Inside the CHIPS Act: National Security, Semiconductors and Washington Strategy

A conversation with Katherine Mitchell, DLA Piper

If you want to understand one of the most consequential policy stories in Washington right now, you need to understand semiconductors — and you need to talk to someone who has worked on this issue from nearly every angle: Capitol Hill, the Pentagon, the Department of Commerce, and now the private sector.

Katherine Mitchell is a policy expert at DLA Piper who spent a decade in government at the intersection of national security and emerging technology. She served as chief of staff to the CHIPS R&D office at the Department of Commerce — helping stand up the $50 billion CHIPS for America program from scratch — and before that worked at the Department of Defense and on Capitol Hill. She joined me on The Friday Reporter to talk about semiconductors, influence, reputation and what building a career in Washington actually looks like.

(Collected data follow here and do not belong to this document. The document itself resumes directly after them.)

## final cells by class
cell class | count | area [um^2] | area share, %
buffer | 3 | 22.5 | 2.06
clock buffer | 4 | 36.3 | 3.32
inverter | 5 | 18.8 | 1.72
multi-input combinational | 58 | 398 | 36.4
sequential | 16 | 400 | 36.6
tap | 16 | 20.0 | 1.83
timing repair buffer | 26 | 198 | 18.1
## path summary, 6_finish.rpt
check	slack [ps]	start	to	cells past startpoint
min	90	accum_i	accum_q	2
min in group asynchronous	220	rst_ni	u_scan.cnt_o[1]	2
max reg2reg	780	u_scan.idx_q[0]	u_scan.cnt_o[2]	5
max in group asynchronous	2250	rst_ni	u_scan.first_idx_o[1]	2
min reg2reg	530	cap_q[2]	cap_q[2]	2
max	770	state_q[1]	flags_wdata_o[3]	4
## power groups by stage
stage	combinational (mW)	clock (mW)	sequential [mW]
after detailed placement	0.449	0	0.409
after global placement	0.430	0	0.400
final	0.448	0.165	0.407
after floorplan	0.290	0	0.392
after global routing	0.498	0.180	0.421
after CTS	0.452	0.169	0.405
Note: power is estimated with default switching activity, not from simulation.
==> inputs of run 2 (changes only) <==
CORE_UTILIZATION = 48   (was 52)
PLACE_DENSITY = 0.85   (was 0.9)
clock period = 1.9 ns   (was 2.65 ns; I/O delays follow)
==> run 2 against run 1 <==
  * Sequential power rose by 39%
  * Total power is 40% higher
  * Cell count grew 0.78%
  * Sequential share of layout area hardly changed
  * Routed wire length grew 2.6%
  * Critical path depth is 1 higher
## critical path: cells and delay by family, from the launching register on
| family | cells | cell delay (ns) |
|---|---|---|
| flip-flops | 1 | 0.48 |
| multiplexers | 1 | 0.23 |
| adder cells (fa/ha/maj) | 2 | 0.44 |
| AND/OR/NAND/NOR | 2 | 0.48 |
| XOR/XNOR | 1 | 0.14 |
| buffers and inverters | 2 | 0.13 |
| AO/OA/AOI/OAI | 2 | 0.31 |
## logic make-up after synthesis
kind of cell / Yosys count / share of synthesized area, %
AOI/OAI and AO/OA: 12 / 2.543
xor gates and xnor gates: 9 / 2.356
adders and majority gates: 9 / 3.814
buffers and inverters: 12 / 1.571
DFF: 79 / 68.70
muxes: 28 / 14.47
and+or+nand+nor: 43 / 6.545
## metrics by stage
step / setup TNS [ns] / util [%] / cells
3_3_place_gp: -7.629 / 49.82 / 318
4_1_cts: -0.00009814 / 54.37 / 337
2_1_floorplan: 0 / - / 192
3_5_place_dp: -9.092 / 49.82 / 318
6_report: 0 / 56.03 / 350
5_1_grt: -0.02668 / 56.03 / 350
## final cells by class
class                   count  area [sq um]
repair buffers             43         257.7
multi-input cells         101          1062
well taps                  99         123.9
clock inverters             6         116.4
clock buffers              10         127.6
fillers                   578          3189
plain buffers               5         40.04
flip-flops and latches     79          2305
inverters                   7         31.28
--- src/rtl/inst_fetch_unit.sv ---
// Instruction-fetch stage: one-outstanding-request fetch FSM, a one-entry
// result buffer and the IF/ID pipeline register feeding decode.
module inst_fetch_unit #(
    parameter logic [31:0] NOP_INST = 32'h0000_0000
) (
    input  logic                      clk,
    input  logic                      rst,
    input  logic [31:0]               pc_i,
    input  logic                      ce_i,
    input  logic [5:0]                stall,
    input  logic                      flush_i,
    inst_fetch_unit_if.master         bus,
    output logic                      stallreq_if,
    output logic [31:0]               id_pc,
    output logic [31:0]               id_inst,
    output logic                      id_valid,
    output logic                      id_exc_adel,
    output logic [2:0]                dbg_state_o
);

    typedef enum logic [2:0] {
        S_IDLE    = 3'd0,
        S_REQ     = 3'd1,
        S_WAIT    = 3'd2,
        S_DISCARD = 3'd3,
        S_DONE    = 3'd4
    } state_t;

    state_t      state_q, state_d;
    logic [31:0] fetch_pc_q, fetch_pc_d;
    logic [31:0] buf_pc_q, buf_pc_d;
    logic [31:0] buf_inst_q, buf_inst_d;
    logic        buf_adel_q, buf_adel_d;
    logic [31:0] id_pc_q, id_pc_d;
    logic [31:0] id_inst_q, id_inst_d;
    logic        id_valid_q, id_valid_d;
    logic        id_adel_q, id_adel_d;
    logic        pc_aligned;

    // Only the IF/ID stall bits (1 and 2) matter here; the rest belong to other stages.
    logic unused_stall_bits;
    assign unused_stall_bits = ^{stall[5:3], stall[0]};

    assign pc_aligned = (pc_i[1:0] == 2'b00);

    // Fetch FSM next state, bus request and result buffer capture.
    always_comb begin
        state_d       = state_q;
        fetch_pc_d    = fetch_pc_q;
        buf_pc_d      = buf_pc_q;
        buf_inst_d    = buf_inst_q;
        buf_adel_d    = buf_adel_q;
        bus.inst_req  = 1'b0;
        bus.inst_addr = 32'h0000_0000;

        case (state_q)
            S_IDLE: begin
                if (ce_i && !flush_i) begin
                    state_d = S_REQ;
                end
            end
            S_REQ: begin
                if (!ce_i) begin
                    state_d = S_IDLE;
                end else if (!pc_aligned) begin
                    // Misaligned PC never reaches the bus; it becomes a faulting NOP.
                    if (!flush_i) begin
                        buf_pc_d   = pc_i;
                        buf_inst_d = NOP_INST;
                        buf_adel_d = 1'b1;
                        state_d    = S_DONE;
                    end
                end else begin
                    bus.inst_req  = 1'b1;
                    bus.inst_addr = pc_i;
                    if (bus.inst_addr_ok) begin
                        fetch_pc_d = pc_i;
                        // An accepted request cannot be cancelled, so its data must be drained.
                        state_d    = flush_i ? S_DISCARD : S_WAIT;
                    end
                end
            end
            S_WAIT: begin
                if (bus.inst_data_ok) begin
                    if (flush_i || !ce_i) begin
                        state_d = ce_i ? S_REQ : S_IDLE;
                    end else begin
                        buf_pc_d   = fetch_pc_q;
                        buf_inst_d = bus.inst_rdata;
                        buf_adel_d = 1'b0;
                        state_d    = S_DONE;
                    end
                end else if (flush_i || !ce_i) begin
                    state_d = S_DISCARD;
                end
            end
            S_DISCARD: begin
                if (bus.inst_data_ok) begin
                    state_d = ce_i ? S_REQ : S_IDLE;
                end
            end
            S_DONE: begin
                if (!ce_i) begin
                    state_d = S_IDLE;
                end else if (flush_i || !stall[1]) begin
                    state_d = S_REQ;
                end
            end
            default: begin
                state_d = S_IDLE;
            end
        endcase
    end

    // Stall request while a fetch is still in progress.
    always_comb begin
        stallreq_if = ce_i && ((state_q == S_REQ) || (state_q == S_WAIT) ||
                               (state_q == S_DISCARD));
    end

    // IF/ID register next value: flush, then stall bubble/hold, then load or bubble.
    always_comb begin
        id_pc_d    = id_pc_q;
        id_inst_d  = id_inst_q;
        id_valid_d = id_valid_q;
        id_adel_d  = id_adel_q;

        if (flush_i || (stall[1] && !stall[2]) || (!stall[1] && (state_q != S_DONE))) begin
            id_inst_d  = NOP_INST;
            id_valid_d = 1'b0;
            id_adel_d  = 1'b0;
        end else if (!stall[1]) begin
            id_pc_d    = buf_pc_q;
            id_inst_d  = buf_inst_q;
            id_valid_d = 1'b1;
            id_adel_d  = buf_adel_q;
        end
    end

    // State, buffer and IF/ID registers with synchronous reset.
    always_ff @(posedge clk) begin
        if (rst) begin
            state_q    <= S_IDLE;
            fetch_pc_q <= 32'h0000_0000;
            buf_pc_q   <= 32'h0000_0000;
            buf_inst_q <= NOP_INST;
            buf_adel_q <= 1'b0;
            id_pc_q    <= 32'h0000_0000;
            id_inst_q  <= NOP_INST;
            id_valid_q <= 1'b0;
            id_adel_q  <= 1'b0;
        end else begin
            state_q    <= state_d;
            fetch_pc_q <= fetch_pc_d;
            buf_pc_q   <= buf_pc_d;
            buf_inst_q <= buf_inst_d;
            buf_adel_q <= buf_adel_d;
            id_pc_q    <= id_pc_d;
            id_inst_q  <= id_inst_d;
            id_valid_q <= id_valid_d;
            id_adel_q  <= id_adel_d;
        end
    end

    assign id_pc       = id_pc_q;
    assign id_inst     = id_inst_q;
    assign id_valid    = id_valid_q;
    assign id_exc_adel = id_adel_q;
    assign dbg_state_o = state_q;

endmodule
`config.mk`:
```
export PLATFORM = sky130hd
export DESIGN_NAME = irq_pending_ctrl
export DESIGN_NICKNAME = d
export VERILOG_FILES = /design/src/rtl/irq_pkg.sv /design/src/rtl/irq_edge_capture.sv /design/src/rtl/irq_pending_ctrl.sv
export SDC_FILE = /design/constraint.sdc
export NUM_CORES = 1
export LEC_CHECK = 0
export CORE_MARGIN = 2
export CORE_UTILIZATION = 42
export DETAILED_ROUTE_END_ITERATION = 7
export PLACE_DENSITY = 0.89
export SLEW_MARGIN = 20
export SYNTH_ARGS = -nofsm -noshare
export SYNTH_HDL_FRONTEND = slang
export SYNTH_HIERARCHICAL = 1
export SYNTH_SLANG_ARGS = --single-unit
```
`constraint.sdc`:
```
create_clock -name clk -period 1.3 [get_ports clk]
set_clock_uncertainty 0.05 [all_clocks]
set_input_delay 0.39 -clock clk [delete_from_list [all_inputs] [get_ports clk]]
set_output_delay 0.39 -clock clk [all_outputs]
set_load 0.005 [all_outputs]
```
`config.mk`:
```
export PLATFORM = sky130hd
export DESIGN_NAME = dmem_lsu
export DESIGN_NICKNAME = d
export VERILOG_FILES = /design/src/rtl/swt16_lsu_pkg.sv /design/src/rtl/dmem_lsu_byte_fmt.sv /design/src/rtl/dmem_lsu.sv
export SDC_FILE = /design/constraint.sdc
export NUM_CORES = 1
export LEC_CHECK = 0
export CAP_MARGIN = 0
export CORE_MARGIN = 5
export CORE_UTILIZATION = 40
export CTS_CLUSTER_DIAMETER = 40
export CTS_CLUSTER_SIZE = 14
export DETAILED_ROUTE_END_ITERATION = 6
export PLACE_DENSITY = 0.79
export RECOVER_POWER = 100
export SLEW_MARGIN = 20
export SYNTH_ARGS = -nofsm -noshare
export SYNTH_HDL_FRONTEND = slang
export SYNTH_SLANG_ARGS = --single-unit
export TNS_END_PERCENT = 10
```
`constraint.sdc`:
```
create_clock -name clock -period 1.95 [get_ports clock]
set_input_delay 0.195 -clock clock [delete_from_list [all_inputs] [get_ports clock]]
set_output_delay 0.195 -clock clock [all_outputs]
set_load 0.05 [all_outputs]
```
`src/rtl/swt16_lsu_pkg.sv`:
```
// swt16_lsu_pkg: FSM states and byte-lane constants shared by the dmem_lsu files.
package swt16_lsu_pkg;

    typedef enum logic [1:0] {IDLE, RD_ADDR, RD_DATA, WR} state_t;

    localparam int   BYTE_WIDTH = 8;
    localparam logic LANE_LO    = 1'b0;
    localparam logic LANE_HI    = 1'b1;

endpackage

```
`src/rtl/dmem_lsu_byte_fmt.sv`:
```
// dmem_lsu_byte_fmt: byte-lane extract/extend for loads and lane merge for byte stores.
module dmem_lsu_byte_fmt
    import swt16_lsu_pkg::*;
(
    input  logic [2*BYTE_WIDTH-1:0] mem_word,
    input  logic                    lane,
    input  logic                    sgn,
    input  logic [BYTE_WIDTH-1:0]   st_byte,
    output logic [2*BYTE_WIDTH-1:0] ld_word,
    output logic [2*BYTE_WIDTH-1:0] st_word
);

    logic [BYTE_WIDTH-1:0] sel;

    always_comb begin
        sel     = (lane == LANE_HI) ? mem_word[2*BYTE_WIDTH-1:BYTE_WIDTH] : mem_word[BYTE_WIDTH-1:0];
        ld_word = {{BYTE_WIDTH{sgn & sel[BYTE_WIDTH-1]}}, sel};
        st_word = (lane == LANE_HI) ? {st_byte, mem_word[BYTE_WIDTH-1:0]}
                                    : {mem_word[2*BYTE_WIDTH-1:BYTE_WIDTH], st_byte};
    end

endmodule

```
`src/rtl/dmem_lsu.sv`:
```
// dmem_lsu: load/store unit in front of a word-only data memory, adding byte access.
// Define DMEM_LSU_MISALIGN_TRAP_EN to trap word accesses with addr[0]=1 instead of aligning them.
module dmem_lsu #(
    parameter int WORD_WIDTH = 16,
    parameter int ADDR_WIDTH = 12,
    parameter int BYTE_WIDTH = 8
) (
    input  logic                  clock,
    input  logic                  reset,
    input  logic                  in_req,
    input  logic                  in_we,
    input  logic                  in_byte,
    input  logic                  in_signed,
    input  logic [ADDR_WIDTH-1:0] in_addr,
    input  logic [WORD_WIDTH-1:0] in_wdata,
    output logic                  out_ready,
    output logic                  out_done,
    output logic [WORD_WIDTH-1:0] out_rdata,
    output logic                  out_err,
    output logic [ADDR_WIDTH-1:0] out_mem_addr_rd,
    output logic [ADDR_WIDTH-1:0] out_mem_addr_wr,
    output logic [WORD_WIDTH-1:0] out_mem_word,
    output logic                  out_mem_we,
    input  logic [WORD_WIDTH-1:0] in_mem_word
);

    import swt16_lsu_pkg::*;

    state_t                state_q, state_d;
    logic                  we_q, we_d, byte_q, byte_d, sgn_q, sgn_d, lane_q, lane_d;
    logic                  err_q, err_d, mem_we_q, mem_we_d;
    logic [ADDR_WIDTH-1:0] addr_rd_q, addr_rd_d, addr_wr_q, addr_wr_d, aligned;
    logic [WORD_WIDTH-1:0] mem_word_q, mem_word_d, ld_word, st_word;
    logic                  mis;

    // mem_word_q doubles as the store-data holder: its low byte feeds the merge
    dmem_lsu_byte_fmt u_fmt (
        .mem_word (in_mem_word),
        .lane     (lane_q),
        .sgn      (sgn_q),
        .st_byte  (mem_word_q[BYTE_WIDTH-1:0]),
        .ld_word  (ld_word),
        .st_word  (st_word)
    );

    always_comb begin
        state_d    = state_q;
        we_d       = we_q;
        byte_d     = byte_q;
        sgn_d      = sgn_q;
        lane_d     = lane_q;
        err_d      = err_q;
        mem_we_d   = 1'b0;
        addr_rd_d  = addr_rd_q;
        addr_wr_d  = addr_wr_q;
        mem_word_d = mem_word_q;
        aligned    = {in_addr[ADDR_WIDTH-1:1], 1'b0};
`ifdef DMEM_LSU_MISALIGN_TRAP_EN
        mis        = ~in_byte & in_addr[0];
`else
        mis        = 1'b0;
`endif
        case (state_q)
            IDLE: if (in_req) begin
                we_d       = in_we;
                byte_d     = in_byte;
                sgn_d      = in_signed;
                lane_d     = in_addr[0];
                err_d      = mis;
                mem_word_d = in_wdata;
                if (mis) begin
                    state_d = WR;
                end else if (in_we & ~in_byte) begin
                    state_d   = WR;
                    mem_we_d  = 1'b1;
                    addr_wr_d = aligned;
                end else begin
                    state_d   = RD_ADDR;
                    addr_rd_d = aligned;
                    addr_wr_d = in_we ? aligned : addr_wr_q;
                end
            end
            RD_ADDR: state_d = RD_DATA;
            RD_DATA: begin
                state_d    = we_q ? WR : IDLE;
                mem_we_d   = we_q;
                mem_word_d = we_q ? st_word : mem_word_q;
            end
            default: state_d = IDLE;
        endcase
    end

    always_ff @(posedge clock or posedge reset) begin
        if (reset) begin
            state_q    <= IDLE;
            we_q       <= 1'b0;
            byte_q     <= 1'b0;
            sgn_q      <= 1'b0;
            lane_q     <= 1'b0;
            err_q      <= 1'b0;
            mem_we_q   <= 1'b0;
            addr_rd_q  <= '0;
            addr_wr_q  <= '0;
            mem_word_q <= '0;
        end else begin
            state_q    <= state_d;
            we_q       <= we_d;
            byte_q     <= byte_d;
            sgn_q      <= sgn_d;
            lane_q     <= lane_d;
            err_q      <= err_d;
            mem_we_q   <= mem_we_d;
            addr_rd_q  <= addr_rd_d;
            addr_wr_q  <= addr_wr_d;
            mem_word_q <= mem_word_d;
        end
    end

    always_comb begin
        out_ready       = state_q == IDLE;
        out_done        = (state_q == WR) | ((state_q == RD_DATA) & ~we_q);
        out_rdata       = ((state_q == RD_DATA) & ~we_q) ? (byte_q ? ld_word : in_mem_word) : '0;
        out_err         = (state_q == WR) & err_q;
        out_mem_addr_rd = addr_rd_q;
        out_mem_addr_wr = addr_wr_q;
        out_mem_word    = mem_word_q;
        out_mem_we      = mem_we_q;
    end

endmodule

```
==> results, run 1 <==
- The worst setup timing slack at the placement stage is 82.6 ps.
- The initial antenna violation count is 0.
- The number of buffer cells added on primary ports is 106.
- In this run the count of I/O pins placed on the die edge is 110.
- The min-delay analysis places its worst path in the category in -> async.
- The library cell used most frequently in the layout, excluding fill and tap cells, is sky130_fd_sc_hd__clkdlybuf4s50_1.
- Wires add up to 6770 um.
- Global routing consumed, over all layers together, 19.6% of the routing resources.
- The count of unique library cells instantiated by Yosys is 32.
- For the pin with the worst max-slew slack, the measured transition is 741 ps.
- Across the routed clock network, the largest skew measured is 8.74 ps.
- The count of nets left with antenna violations once routing finished came out at 0.
- Global routing finished with a remaining overflow of 0.
- The critical register-to-register path endpoint is lane_q.
- The top fanout value on the critical path is 6.
- The count of vias placed by the detailed router is 2009.
- Entering global routing, the biggest net connects 24 pins.
- The DRC violation count after routing is 0.
- In the layout the commonest cells are 48 x sky130_fd_sc_hd__clkdlybuf4s50_1, 45 x sky130_fd_sc_hd__dfrtp_1, 40 x sky130_fd_sc_hd__dlygate4sd3_1, 22 x sky130_fd_sc_hd__mux2_2, 13 x sky130_fd_sc_hd__buf_4.
- The wire length per cell is 17.8 um.
- The wire length of the first global-routing pass is 11200 um.
- The fmax is 509 MHz.
- After floorplanning, the core was divided into 27 placement rows.
- The congestion estimate from routability-driven global placement came to 0.798.
- The worst setup path is captured at an output pin.
- Dividing total power by cell area gives a power density of 2020 nW/um2.
- Setup violations remaining at the end of the flow were counted as 6.
- The clock reaches the later pin of the worst-skew pair after 290 ps.
- The via count of the first global-routing pass is 2146.
- The checks that failed: negative setup slack.
- The count of warnings emitted by yosys is 0.
- The first-pass iteration count of the detailed router is 4.
- The initial utilization of the core area, before any placement, comes to 40.8%.
- The flow ran to the end, but the final reports show violations.
- From synthesis to final layout, the design area changed by 62.5%.
- Cells with a size suffix above 1 make up 21.4% of the layout.
- The core box area is 5440 um2.
- The total standard cell area after synthesis is 2220 um2.
- The number of max-slew violations in the final report came to 0.
- The worst-case IR drop observed on VDD is 1.23 mV.
- The number of nets at the end of the flow is 358.
- In this run the vertical extent of the chip is 84.5 um.
- The arrival time reported for the critical path endpoint is 1770 ps.
- The top flip-flop cell by instance count after synthesis is sky130_fd_sc_hd__dfrtp_1.
- The TritonCTS buffer count is 5.
- The half-perimeter wire length after detailed placement is 5160 um.
- On the worst path, the slowest cell contributes a delay of 420 ps.
- The total count of hold-check failures in the final report is 0.
- Of the synthesized area, sequential elements account for 50.8%.
- On the final layout, the worst hold slack is 454 ps.
- The number of fill cells is 429.
- The post-route clock period utilization is 101%.
- 0 antenna diodes ended up in the layout.
- The post-synthesis async set-or-reset flop share is 100%.
- The synthesized design devotes to its leading area cell type 50.8% of total area.
- The required time at the endpoint of the critical path is 1750 ps.
- The floorplan die area is 7130 um2.
- Setup repair after global routing could not meet its margin everywhere.
- The number of flops mapped to enable cells by yosys is 0.
- The clock period minus worst slack is 1970 ps.
- In the routed layout, each cell is associated on average with a via count of 5.27.
- The reg-to-reg critical path startpoint is state_q[1].
- The number of sinks on the clock net is 45.
- The clock-pin slew reported for the worst setup and hold paths after clock tree synthesis is 90 ps.
- The final core utilization is 66.3%.
- The final worst slack is -15.5 ps.
- The tool flagged a number of max-cap violations equal to 0.
- The number of buffers on the longest clock path is 2.
- The leakage component of the power is 1.54 nW.
- Walking the worst path, the cells encountered are or3b_4 -> a211oi_4 -> buf_6 -> o21a_1 -> buf_12.
- The count of buffer and inverter cells on the critical path is 2.
- In this run the number of H-tree levels came out at 2.
- The tree is rooted in a sky130_fd_sc_hd__clkbuf_8.
- The launching element type of the critical path is a flop.
- The biggest area consumer among synthesized cells is sky130_fd_sc_hd__dfrtp_1.
- Measured in cells, the most critical reg-to-reg path has a length of 4.
- The detailed router finished its first iteration with 90 violations.
- The TritonCTS clock tree is yes.
- The die width is 84.5 um.
- After technology mapping, the gate count stands at 191.
- Counting flops and latches in the post-synthesis netlist gives 45.
- The cell type of the slowest stage on the worst timing path is sky130_fd_sc_hd__or3b_4.
- Each instance of the synthesized netlist takes up on average 11.6 um2.
- In this design, the largest share of critical-path delay is due to simple AND/OR/NAND/NOR gates.
- The worst pin sits at a relative slew slack of 50.6%.
- Ranked by total cell area, the synthesized netlist is headed by sky130_fd_sc_hd__dfrtp_1 51%, sky130_fd_sc_hd__mux2_2 12%, sky130_fd_sc_hd__nand4bb_1 4.1%.
- By startpoint and endpoint, the worst setup path is classified as reg -> out.
- The number of stages on the worst setup path is 5.
- The setup slack of the worst register-to-register path is 140 ps.
- The total power after layout is 7.27 mW.
cells by family (layout without fill, tap and decap cells):
group,Yosys count,after routing,share of synthesized area [%]
AO/OA/AOI/OAI,48,48,16.1
AND/OR/NAND/NOR,46,46,12.4
flip-flops,45,45,50.8
multiplexers,33,33,16.3
buffers and inverters,18,134,4.23
other,1,3,0.169
state kept, by name, indices dropped and copies added (netlist names):
register / count
we_q: 1
out_mem_addr_wr: 11
out_mem_we: 1
out_mem_word: 16
lane_q: 1
out_mem_addr_rd: 11
sgn_q: 1
state_q: 2
byte_q: 1
through the flow:
step,setup TNS (ps),std cells,cell area (um2)
CTS,-104,381,3630
global route,-633,381,3600
detailed placement,0,372,3520
floorplan,-2960,193,2230
global placement,0,372,3520
finish,-44.9,381,3600
timing repair:
item	CTS	global route
hold buffers	0	0
endpoints found under the setup margin	11	16
resized for setup	2	2
buffers inserted	1	0
cloned	0	0
power by group:
part	internal (mW)	switching, mW	leakage (nW)
Combinational	1.84	3.17	0.955
Sequential	1.40	0.256	0.530
Clock	0.287	0.315	0.0512
Total	3.53	3.74	1.54
worst register-to-register path, cell delays in order (launching register included):
cell                       delay, ps
sky130_fd_sc_hd__dfrtp_1         380
sky130_fd_sc_hd__buf_4           190
sky130_fd_sc_hd__nor3b_1         380
sky130_fd_sc_hd__clkbuf_1        370
sky130_fd_sc_hd__mux2_2          380
worst max-delay path by stage:
| stage | start | end | slack (ps) |
|---|---|---|---|
| 2_1_floorplan | state_q[1] | out_mem_addr_wr[1] | -210 |
| 3_3_place_gp | in_mem_word[15] | out_rdata[8] | 100 |
| 3_5_place_dp | in_mem_word[15] | out_rdata[8] | 80 |
| 4_1_cts | we_q | out_rdata[8] | -30 |
| 5_1_grt | we_q | out_rdata[8] | -100 |
| 6_report | we_q | out_rdata[8] | -20 |
routing by layer:
| metal | track usage [%] | routed length (um) | vias to the layer above |
|---|---|---|---|
| met5 | 0 | 0 | - |
| met4 | 5.47 | 73 | 0 |
| met3 | 9.22 | 781 | 6 |
| met2 | 31.3 | 3070 | 89 |
| met1 | 23.9 | 2840 | 977 |
| li1 | - | - | 937 |
area by class of cell:
cell class / instances / area (um2) / share of cell area (%)
inverters: 3 / 11.3 / 0.312
multi-input cells: 130 / 1020 / 28.3
repair buffers: 123 / 1260 / 34.9
well taps: 72 / 90.1 / 2.50
clock buffers: 6 / 82.6 / 2.29
flip-flops and latches: 45 / 1130 / 31.2
clock inverters: 2 / 13.8 / 0.382
synthesized netlist by cell type, types with 4 or more instances:
cell and instances:
sky130_fd_sc_hd__dfrtp_1 45, sky130_fd_sc_hd__mux2_2 23, sky130_fd_sc_hd__nand2_1 11, sky130_fd_sc_hd__a21oi_1 9
sky130_fd_sc_hd__nor2_1 9, sky130_fd_sc_hd__o21ai_0 9, sky130_fd_sc_hd__a221o_1 8, sky130_fd_sc_hd__a2bb2oi_1 8
sky130_fd_sc_hd__mux2i_1 8, sky130_fd_sc_hd__nand3_1 8, sky130_fd_sc_hd__nand4bb_1 8, sky130_fd_sc_hd__o21a_1 8
sky130_fd_sc_hd__buf_2 6, sky130_fd_sc_hd__buf_4 5, sky130_fd_sc_hd__clkbuf_1 4
(Power assumes the default switching activity.)
==> inputs of run 2 (changes only) <==
- CTS_CLUSTER_SIZE: 14 -> 40
- SLEW_MARGIN: 20 -> unset
==> results of run 2 <==
No change in the layout: final DEF, timing and power equal those of run 1.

Why semiconductors are a national security issue

Most people think of chips as something inside their phone. Katherine helped me understand why they're much more than that.

"Chips — semiconductors — are these little tiny technologies that live in everything we use. Inside your smartphone, inside your car, inside your refrigerator, but also inside our nation's defense systems. Tanks. Fighter jets. They're everywhere."

The vulnerability became impossible to ignore during the pandemic, when supply chain restrictions in Asia made semiconductors nearly impossible to get. Car production slowed. Consumer electronics backed up. And the national security implications became clear: if you can't manufacture your own chips, you can't guarantee your own defense capabilities.

Congress responded with the CHIPS and Science Act of 2022 — a bipartisan law designed to revitalize domestic semiconductor manufacturing and fund the next generation of advanced chip research and development. Katherine was on Capitol Hill when it passed, then moved to Commerce to help implement it.

"Getting to see the legislation pass and then go implement it — that's the process working the way it's supposed to."

What success looks like — and why it takes time

I asked Katherine how we'll know if the CHIPS program worked. Her answer was honest and instructive.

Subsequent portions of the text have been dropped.